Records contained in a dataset
<file path="config.mk">
export PLATFORM = sky130hd
export DESIGN_NAME = fetch_sequencer_flat
export DESIGN_NICKNAME = d
export VERILOG_FILES = /design/src/rtl/fetch_sequencer_if.sv /design/src/rtl/fetch_sequencer.sv /design/src/flat_wrapper.sv
export SDC_FILE = /design/constraint.sdc
export NUM_CORES = 1
export LEC_CHECK = 0
export ABC_CLOCK_PERIOD_IN_PS = 2500
export BUFFER_PORTS_ARGS = -buffer_cell sky130_fd_sc_hd__buf_4
export CAP_MARGIN = 15
export CORE_MARGIN = 3
export CORE_UTILIZATION = 35
export DETAILED_ROUTE_END_ITERATION = 8
export GPL_ROUTABILITY_DRIVEN = 1
export GPL_TIMING_DRIVEN = 0
export HOLD_SLACK_MARGIN = 0.02
export PLACE_DENSITY = 0.71
export SYNTH_ARGS = -nofsm -noshare
export SYNTH_HDL_FRONTEND = slang
export SYNTH_SLANG_ARGS = --single-unit
</file>
<file path="constraint.sdc">
create_clock -name clk -period 2.5 [get_ports clk]
set_clock_uncertainty 0.2 [all_clocks]
set_input_delay 0.375 -clock clk [delete_from_list [all_inputs] [get_ports clk]]
set_output_delay 0.375 -clock clk [all_outputs]
set_load 0.1 [all_outputs]
</file>
<file path="src/rtl/fetch_sequencer_if.sv">
// Fetch sequencer bus: request/redirect inputs from the hazard and branch
// logic, current PC from the PC register, and the next-PC / fetch qualifier
// outputs back to the IF stage. The sequencer uses the slave modport.
interface fetch_sequencer_if #(
  parameter int PC_W = 8
);
  logic [PC_W-1:0] currentPC;
  logic            imem_ready;
  logic            stall;
  logic            branch_taken;
  logic [PC_W-1:0] branch_target;
  logic            jump;
  logic [PC_W-1:0] jump_target;
  logic            halt;
  logic            resume;
  logic [PC_W-1:0] nextPC;
  logic            fetch_valid;
  logic            if_flush;
  logic            halted;

  modport master (
    output currentPC, imem_ready, stall, branch_taken, branch_target,
           jump, jump_target, halt, resume,
    input  nextPC, fetch_valid, if_flush, halted
  );

  modport slave (
    input  currentPC, imem_ready, stall, branch_taken, branch_target,
           jump, jump_target, halt, resume,
    output nextPC, fetch_valid, if_flush, halted
  );
endinterface

</file>
<file path="src/rtl/fetch_sequencer.sv">
// IF-stage program counter controller. Produces nextPC every cycle from the
// current PC and the redirect / halt / stall / memory-ready requests, plus a
// fetch-valid qualifier and an IF/ID flush pulse.
// Optional feature macro: PC_CTRL_PERF_EN adds saturating redirect_cnt and
// stall_cnt performance counters as extra output ports.
//
// state    | meaning
// ---------+-----------------------------------------------------------
// RUN      | normal fetch, PC increments when memory is ready
// WAIT_MEM | memory not ready, PC held until imem_ready
// BUBBLE   | post-redirect bubbles, counter down to 1 then back to RUN
// HALTED   | PC frozen until resume or redirect
module fetch_sequencer #(
  parameter int PC_W             = 8,
  parameter int REDIRECT_BUBBLES = 1
) (
  input  logic              clk,
  input  logic              rst,
  fetch_sequencer_if.slave  bus
`ifdef PC_CTRL_PERF_EN
  ,
  output logic [15:0]       redirect_cnt,
  output logic [15:0]       stall_cnt
`endif
);

  typedef enum logic [1:0] {
    S_RUN      = 2'd0,
    S_WAIT_MEM = 2'd1,
    S_BUBBLE   = 2'd2,
    S_HALTED   = 2'd3
  } state_t;

  localparam logic [1:0] BUB_INIT = 2'(REDIRECT_BUBBLES);

  state_t          r_state;
  state_t          w_state_nxt;
  logic [1:0]      r_bub_cnt;
  logic [1:0]      w_bub_cnt_nxt;
  logic            r_halted;
  logic            w_redirect;
  logic [PC_W-1:0] w_next_pc;
  logic            w_fetch_valid;
  logic            w_if_flush;

  assign w_redirect = bus.jump | bus.branch_taken;

  // State, bubble counter and registered halted flag
  always_ff @(posedge clk or posedge rst) begin
    if (rst) begin
      r_state   <= S_RUN;
      r_bub_cnt <= 2'd0;
      r_halted  <= 1'b0;
    end else begin
      r_state   <= w_state_nxt;
      r_bub_cnt <= w_bub_cnt_nxt;
      r_halted  <= (w_state_nxt == S_HALTED);
    end
  end

  // Next-state and next-PC selection: redirect > halt > stall > mem wait > increment
  always_comb begin
    w_state_nxt   = r_state;
    w_bub_cnt_nxt = r_bub_cnt;
    w_next_pc     = bus.currentPC;
    w_fetch_valid = 1'b0;
    w_if_flush    = 1'b0;
    if (w_redirect) begin
      w_next_pc  = bus.jump ? bus.jump_target : bus.branch_target;
      w_if_flush = 1'b1;
      if (BUB_INIT == 2'd0) begin
        w_state_nxt   = S_RUN;
        w_bub_cnt_nxt = 2'd0;
      end else begin
        w_state_nxt   = S_BUBBLE;
        w_bub_cnt_nxt = BUB_INIT;
      end
    end else if (bus.halt) begin
      // halt together with resume keeps the controller halted
      w_state_nxt   = S_HALTED;
      w_bub_cnt_nxt = 2'd0;
    end else begin
      case (r_state)
        S_HALTED: begin
          if (bus.resume) w_state_nxt = S_RUN;
        end
        S_BUBBLE: begin
          // stall does not extend the bubble window
          if (r_bub_cnt <= 2'd1) begin
            w_state_nxt   = S_RUN;
            w_bub_cnt_nxt = 2'd0;
          end else begin
            w_bub_cnt_nxt = r_bub_cnt - 2'd1;
          end
        end
        default: begin
          if (bus.stall) begin
            w_state_nxt = r_state;
          end else if (!bus.imem_ready) begin
            w_state_nxt = S_WAIT_MEM;
          end else begin
            w_next_pc     = bus.currentPC + PC_W'(1);
            w_fetch_valid = 1'b1;
            w_state_nxt   = S_RUN;
          end
        end
      endcase
    end
  end

  assign bus.nextPC      = w_next_pc;
  assign bus.fetch_valid = w_fetch_valid;
  assign bus.if_flush    = w_if_flush;
  assign bus.halted      = r_halted;

`ifdef PC_CTRL_PERF_EN
  logic [15:0] r_redirect_cnt;
  logic [15:0] r_stall_cnt;
  logic        w_stall_evt;

  assign w_stall_evt = !w_fetch_valid && (r_state != S_HALTED);

  // Saturating counters of accepted redirects and non-fetch cycles outside HALTED
  always_ff @(posedge clk or posedge rst) begin
    if (rst) begin
      r_redirect_cnt <= 16'd0;
      r_stall_cnt    <= 16'd0;
    end else begin
      if (w_redirect && (r_redirect_cnt != 16'hFFFF))
        r_redirect_cnt <= r_redirect_cnt + 16'd1;
      if (w_stall_evt && (r_stall_cnt != 16'hFFFF))
        r_stall_cnt <= r_stall_cnt + 16'd1;
    end
  end

  assign redirect_cnt = r_redirect_cnt;
  assign stall_cnt    = r_stall_cnt;
`endif

endmodule

</file>
<file path="src/flat_wrapper.sv">
// flat-port wrapper written by rule: the top's interface ports become plain ports
module fetch_sequencer_flat 
#(
  parameter int PC_W             = 8,
  parameter int REDIRECT_BUBBLES = 1
)
  (clk, rst, bus_currentPC, bus_imem_ready, bus_stall, bus_branch_taken, bus_branch_target, bus_jump, bus_jump_target, bus_halt, bus_resume, bus_nextPC, bus_fetch_valid, bus_if_flush, bus_halted);
  fetch_sequencer_if #(.PC_W(PC_W)) bus_i ();
  input  logic clk;
  input  logic rst;
  input wire logic [$bits(bus_i.currentPC)-1:0] bus_currentPC;
  input wire logic [$bits(bus_i.imem_ready)-1:0] bus_imem_ready;
  input wire logic [$bits(bus_i.stall)-1:0] bus_stall;
  input wire logic [$bits(bus_i.branch_taken)-1:0] bus_branch_taken;
  input wire logic [$bits(bus_i.branch_target)-1:0] bus_branch_target;
  input wire logic [$bits(bus_i.jump)-1:0] bus_jump;
  input wire logic [$bits(bus_i.jump_target)-1:0] bus_jump_target;
  input wire logic [$bits(bus_i.halt)-1:0] bus_halt;
  input wire logic [$bits(bus_i.resume)-1:0] bus_resume;
  output wire logic [$bits(bus_i.nextPC)-1:0] bus_nextPC;
  output wire logic [$bits(bus_i.fetch_valid)-1:0] bus_fetch_valid;
  output wire logic [$bits(bus_i.if_flush)-1:0] bus_if_flush;
  output wire logic [$bits(bus_i.halted)-1:0] bus_halted;
  assign bus_i.currentPC = bus_currentPC;
  assign bus_i.imem_ready = bus_imem_ready;
  assign bus_i.stall = bus_stall;
  assign bus_i.branch_taken = bus_branch_taken;
  assign bus_i.branch_target = bus_branch_target;
  assign bus_i.jump = bus_jump;
  assign bus_i.jump_target = bus_jump_target;
  assign bus_i.halt = bus_halt;
  assign bus_i.resume = bus_resume;
  assign bus_nextPC = bus_i.nextPC;
  assign bus_fetch_valid = bus_i.fetch_valid;
  assign bus_if_flush = bus_i.if_flush;
  assign bus_halted = bus_i.halted;
  fetch_sequencer #(.PC_W(PC_W), .REDIRECT_BUBBLES(REDIRECT_BUBBLES)) u_core (.clk(clk), .rst(rst), .bus(bus_i));
endmodule
</file>
==> results of run 1 <==
-- synth_stat cells, types with 2 or more instances --
cell                       n  share of area [%]
sky130_fd_sc_hd__a21oi_1   9                7.9
sky130_fd_sc_hd__nor2b_1   7                7.7
sky130_fd_sc_hd__nand2_1   6                3.9
sky130_fd_sc_hd__a211oi_1  5                6.6
sky130_fd_sc_hd__dfrtp_1   5                 22
sky130_fd_sc_hd__inv_1     5                3.3
sky130_fd_sc_hd__nand4_1   4                4.4
sky130_fd_sc_hd__xor2_1    4                6.1
sky130_fd_sc_hd__nor2_1    3                2.0
sky130_fd_sc_hd__a31oi_1   2                2.2
sky130_fd_sc_hd__and3_1    2                2.2
sky130_fd_sc_hd__clkbuf_1  2                1.3
sky130_fd_sc_hd__o21ai_0   2                1.8
sky130_fd_sc_hd__xnor2_1   2                3.1
-- what timing repair did --
item                       in CTS  in global routing
pin swaps                       1                  9
hold endpoints to repair        5                  0
gates cloned                    0                  0
hold buffers                    1                  0
setup buffers                   0                  2
setup endpoints to repair       7                  7
gates resized for setup         3                 19
-- layer usage --
| layer | routed length, microns | share of wire [%] |
|---|---|---|
| met2 | 922 | 47 |
| met4 | 0 | 0 |
| met3 | 206 | 11 |
| met5 | 0 | 0 |
| met1 | 830 | 42 |
-- power by group --
part,total [mW],switching (mW),internal (mW)
Sequential,0.0871,0.00284,0.0843
Combinational,0.270,0.168,0.102
Clock,0.0958,0.0353,0.0605
Total,0.453,0.206,0.247
-- sequential cells by signal, indices dropped and copies added, names as in the netlist --
register	count
u_core.r_bub_cnt	2
u_core.bus.halted	1
u_core.r_state	2
-- critical path: cells and delay by family, from the launching register on --
family	cells	cell delay [ns]
flops	1	0.43
simple gates	1	0.59
xor+xnor	1	0.14
compound gates	1	0.07
buf+inv	1	0.19
mux	1	0.21
-- kinds of logic (layout without fill, tap and decap cells) --
group                    count (synthesis)  in the layout
buffers and inverters                    7             56
flip-flops                               5              5
adder cells (fa/ha/maj)                  1              1
XOR/XNOR                                 6              6
multiplexers                             1              1
AO/OA/AOI/OAI                           24             24
AND/OR/NAND/NOR                         29             29
-- cell type report --
cell class,instances,area (sq um)
tap,15,18.8
timing repair buffer,45,413
sequential,5,126
multi-input combinational,61,505
fill,103,298
clock buffer,4,26.3
inverter,5,18.8
buffer,2,8.76
-- final timing paths --
kind | to | slack, ns | cells past startpoint
max | bus_nextPC[0] | 0.04 | 5
min | u_core.r_bub_cnt[0] | 0.18 | 2
max reg2reg | u_core.r_bub_cnt[0] | 0.95 | 6
min reg2reg | u_core.r_bub_cnt[1] | 0.36 | 1
max in group asynchronous | u_core.r_state[1] | 1.52 | 3
min in group asynchronous | u_core.r_bub_cnt[1] | 0.39 | 3
==> run summary, run 1 <==
### Outcome
• completed — result of the run

### Global route
• 2.90 mm — wire length of the first global-routing pass
• 18.9% — combined global-route utilization of all metal layers
• 6.64% — global-route track usage on met3
• 0 — antenna violations before repair
• 0 — GRT Residual Overflow
• 11 — largest net degree at the start of global routing
• 658 — vias in the first global route
• met2 — Most Crowded Layer GR
• 29.9% — met2 Usage GRT
• 25.3% — GR Layer Usage met1

### Route
• 0 — Remaining DRCs
• 4 — first-pass detailed-route iteration total
• 1.96 mm — detailed-route wire length
• 0 — post-route antenna net violation count
• 14.3 microns — detailed-route wire length per cell
• 5.39 — via-per-instance ratio
• 738 — vias
• 10 — number of violations reported at the end of detailed-routing iteration 0

### Worst setup path
• 1.92 ns — required time of the critical path
• sky130_fd_sc_hd__or4b_4 — slowest library cell on the worst path
• 1.89 ns — Arr. time, crit path
• u_core.r_state[1] — Setup crit start
• output pin — endpoint kind of the worst setup timing path
• 0.59 ns — slowest cell delay on critical path
• flop to output pin — class of the most critical setup path
• flop — kind of start point of the critical path
• u_core.r_state[1] — beginning of the worst register-to-register path
• or4b_4 -> xnor2_1 -> mux2i_1 -> o21ai_4 -> buf_8 — list of cells traversed by the critical path
• 3 — critical path peak fanout

### Yosys
• 572 sq um — post-synthesis cell area
• 100% — fraction of synthesis flops using an asynchronous set or reset pin
• 29 — count of cell types in the netlist
• 0 — warnings from Yosys
• sky130_fd_sc_hd__dfrtp_1 — ys flop type
• 1.75% — mux share of post-synthesis cell area
• simple AND/OR/NAND/NOR gates — dominant combinational cell family by area after synthesis
• 33.0% — Synth Area in Simple Gates
• 5 — post-synthesis register bit count
• 9.19% — xor/xnor share of the synthesized area
• 73 — cell count after synthesis
• 21.9% — fraction of the yosys area taken by sequential cells
• 27.4% — compound-gate portion of the synthesized area
• 2.19% — fraction of the mapped netlist area in adder cells
• 7.83 sq um — Post-Syn Area per Cell
• 106 — post-synth net total
• 0 — EDFF count, synth

### Layout
• 156 — Final nets
• 0 — # diodes
• 79.0% — fin util
• sky130_fd_sc_hd__buf_4, sky130_fd_sc_hd__nor2b_1, sky130_fd_sc_hd__nand2_1 — highest-count cells in the layout ignoring fill and taps
• sky130_fd_sc_hd__buf_4 — most frequent standard cell in the layout excluding fill and tap cells
• 137 — Final Non-Filler Cells
• 95.4% — Layout area overhead
• 51.6% — share of post-route cells with drive strength above 1
• 1120 sq um — finished layout cell area

### Power and ir drop
• 405 nW/um^2 — power density normalized to cell area
• 453 uW — power consumption
• 0.277 mV — Peak supply drop
• 0.500 nW — static leakage

### Clocking
• 2 — maximum clock path buffer count
• yes — clock tree from TritonCTS
• 0.05 ns — Clock transition at path regs
• 5 — sinks on the clock net
• 0.25 ns — clock latency at the later pin of the worst-skew pair
• 1 — H-tree levels
• sky130_fd_sc_hd__clkbuf_4 — master cell of the clock root buffer
• 3 — CTS buffer count

### Timing
• 0.182 ns — worst-case hold slack
• 0 ns — TNS Setup
• 0 — final-report hold violation count
• 57.3% — Relative slew margins
• 98.6% — Final period util
• 2.46 ns — time the final worst path needs with I/O delays and setup
• 0 — final setup violating endpoints
• 0.0359 ns — min setup slack post-route
• yes — unrepaired setup endpoints after global routing
• 0 — final max-slew violation count
• 406 MHz — maximum operating frequency
• 0.641 ns — worst slew pin tran

### Floorplan
• 2150 sq um — full die area
• 40.4% — initial core utilization
• 43 — IO Count
• 13 — number of placement rows
• 1420 sq um — area of the core
• 46.4 microns — Die H
• 46.4 microns — die width

### Placement
• 42 — count of buffers inserted at the top-level ports
• 0.0208 ns — DP Worst Slack
• 987 sq um — post-detailed-placement cell area
• 130 — number of placed cells counting well taps
• 0.752 — routability congestion estimate from global placement
• 1.49 mm — estimated wirelength of the detail-placed design

### Run
• 0 — max-cap check violation count

### Min path
• bus_halt — min-delay src
• primary input to flop — class of the worst hold path

No activity file was read; power rests on OpenSTA's default activity.
==> inputs of run 2 (changes only) <==
Settings changed: MAX_ROUTING_LAYER from default to met4.
==> run summary, run 2 (synthesis gave the netlist of run 1 again) <==
### Placement
• 987 sq um — post-detailed-placement cell area
• 1.49 mm — estimated wirelength of the detail-placed design
• 42 — count of buffers inserted at the top-level ports
• 0.761 — routability congestion estimate from global placement

### Clocking
• 1 — H-tree levels
• 3 — CTS buffer count
• 0.05 ns — Clock transition at path regs
• yes — clock tree from TritonCTS
• 0.25 ns — clock latency at the later pin of the worst-skew pair
• 5 — sinks on the clock net
• sky130_fd_sc_hd__clkbuf_4 — master cell of the clock root buffer
• 2 — maximum clock path buffer count

### Route
• 1.96 mm — detailed-route wire length
• 4 — first-pass detailed-route iteration total
• met3 — top metal layer carrying routed signals
• 0 — post-route antenna net violation count
• 0 — Remaining DRCs
• 918 microns — Routed met2 length
• 10 — number of violations reported at the end of detailed-routing iteration 0
• 730 — vias
• 829 microns — DRT met1 WL
• 209 microns — routed wl met3
• 14.3 microns — detailed-route wire length per cell
• 5.33 — via-per-instance ratio

### Floorplan
• 2150 sq um — full die area
• 43 — IO Count
• 40.4% — initial core utilization
• 46.4 microns — die width
• 13 — number of placement rows
• 1420 sq um — area of the core
• 46.4 microns — Die H

### Run
• 0 — max-cap check violation count

### Power and ir drop
• 247 uW — internal cell power
• 0.277 mV — Peak supply drop
• 59.6% — power share of the combinational group
• 19.2% — Sequential Power Share
• 453 uW — power consumption
• 0.500 nW — static leakage
• 21.2% — relative contribution of the clock network to total power
• 206 uW — net load switching power
• 406 nW/um^2 — power density normalized to cell area
• 45.6% — share of total power consumed by net switching

### Worst setup path
• u_core.r_state[1] — beginning of the worst register-to-register path
• output pin — endpoint kind of the worst setup timing path
• 0.59 ns — slowest cell delay on critical path
• 1.89 ns — Arr. time, crit path
• u_core.r_state[1] — Setup crit start
• flop to output pin — class of the most critical setup path
• flop — kind of start point of the critical path
• 1 — total buffers and inverters traversed by the critical path
• 1.92 ns — required time of the critical path
• 3 — critical path peak fanout
• sky130_fd_sc_hd__or4b_4 — slowest library cell on the worst path
• or4b_4 -> xnor2_1 -> mux2i_1 -> o21ai_4 -> buf_8 — list of cells traversed by the critical path
• simple AND/OR/NAND/NOR gates — CP top delay family

### Layout
• 156 — Final nets
• 79.0% — fin util
• 95.4% — Layout area overhead
• 51.6% — share of post-route cells with drive strength above 1
• 103 — number of fill cells in the layout
• 0 — # diodes
• 1120 sq um — finished layout cell area
• sky130_fd_sc_hd__buf_4, sky130_fd_sc_hd__nor2b_1, sky130_fd_sc_hd__nand2_1 — highest-count cells in the layout ignoring fill and taps
• sky130_fd_sc_hd__buf_4 — most frequent standard cell in the layout excluding fill and tap cells

### Timing
• 98.6% — Final period util
• 0 — final setup violating endpoints
• 0.180 ns — worst-case hold slack
• yes — unrepaired setup endpoints after global routing
• 2.47 ns — time the final worst path needs with I/O delays and setup
• 0.643 ns — worst slew pin tran
• 57.2% — Relative slew margins
• 0 ns — TNS Setup
• 406 MHz — maximum operating frequency
• 0 — final max-slew violation count
• 0 — final-report hold violation count

### Outcome
• completed — result of the run

### Min path
• primary input to flop — class of the worst hold path
• bus_halt — min-delay src

### Global route
• 2.90 mm — wire length of the first global-routing pass
• 657 — vias in the first global route
• 0 — GRT Residual Overflow
• 11 — largest net degree at the start of global routing
• 0 — antenna violations before repair
• 19.4% — combined global-route utilization of all metal layers

==> run 2: cell counts in the layout (fill, tap and decap cells not counted) <==
No cell type changed its count.
==> run 2: area by class of cell <==
class | instances | area (sq um) | share of cell area [%]
flip-flops and latches | 5 | 126 | 11.3
inverters | 5 | 18.8 | 1.68
clock buffers | 4 | 26.3 | 2.35
repair buffers | 45 | 413 | 37.0
plain buffers | 2 | 8.76 | 0.784
well taps | 15 | 18.8 | 1.68
multi-input cells | 61 | 505 | 45.2
==> run 2: worst paths after layout <==
kind | end | slack (ns) | cells past startpoint
worst min-delay path | u_core.r_bub_cnt[0] | 0.18 | 2
min in group asynchronous | u_core.r_bub_cnt[1] | 0.39 | 3
worst max-delay path | bus_nextPC[0] | 0.03 | 5
max in group asynchronous | u_core.r_state[1] | 1.52 | 3
worst max register to register | u_core.r_bub_cnt[0] | 0.95 | 6
worst min register to register | u_core.r_bub_cnt[1] | 0.36 | 1
==> run 2: layer usage <==
layer  vias to the layer above  GRT usage, %
met5                         -             -
met4                         0          1.70
met3                         0          6.64
met2                        37          29.9
met1                       325          25.3
li1                        368             -
==> run 2: through the flow <==
step,instances,worst slack [ns]
floorplan,73,-0.0927
global placement,130,0.00594
detailed placement,130,0.0208
CTS,135,0.000847
global route,137,-0.0361
finish,137,0.0348
==> run 2: worst reg2reg max path: cells and delay by family (launching register included) <==
kind | cells | cell delay, ns
buffers and inverters | 2 | 0.23
AND/OR/NAND/NOR | 2 | 0.45
AO/OA/AOI/OAI | 2 | 0.19
flip-flops | 1 | 0.40
==> run 2: what timing repair did <==
item                                    CTS  global route
hold buffers                              1             0
pin swaps                                 1             9
gates cloned                              0             0
gates resized for setup                   3            19
setup buffers                             0             2
endpoints found under the hold margin     5             0
endpoints found under the setup margin    7             7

- **Exercise description**
Here the output must be the lines above from the line with "hold endpoints to" to the line with "setup endpoints to", both included, duplicated word for word and nothing else.

- **Task result**
hold endpoints to repair        5                  0
gates cloned                    0                  0
hold buffers                    1                  0
setup buffers                   0                  2
setup endpoints to repair       7                  7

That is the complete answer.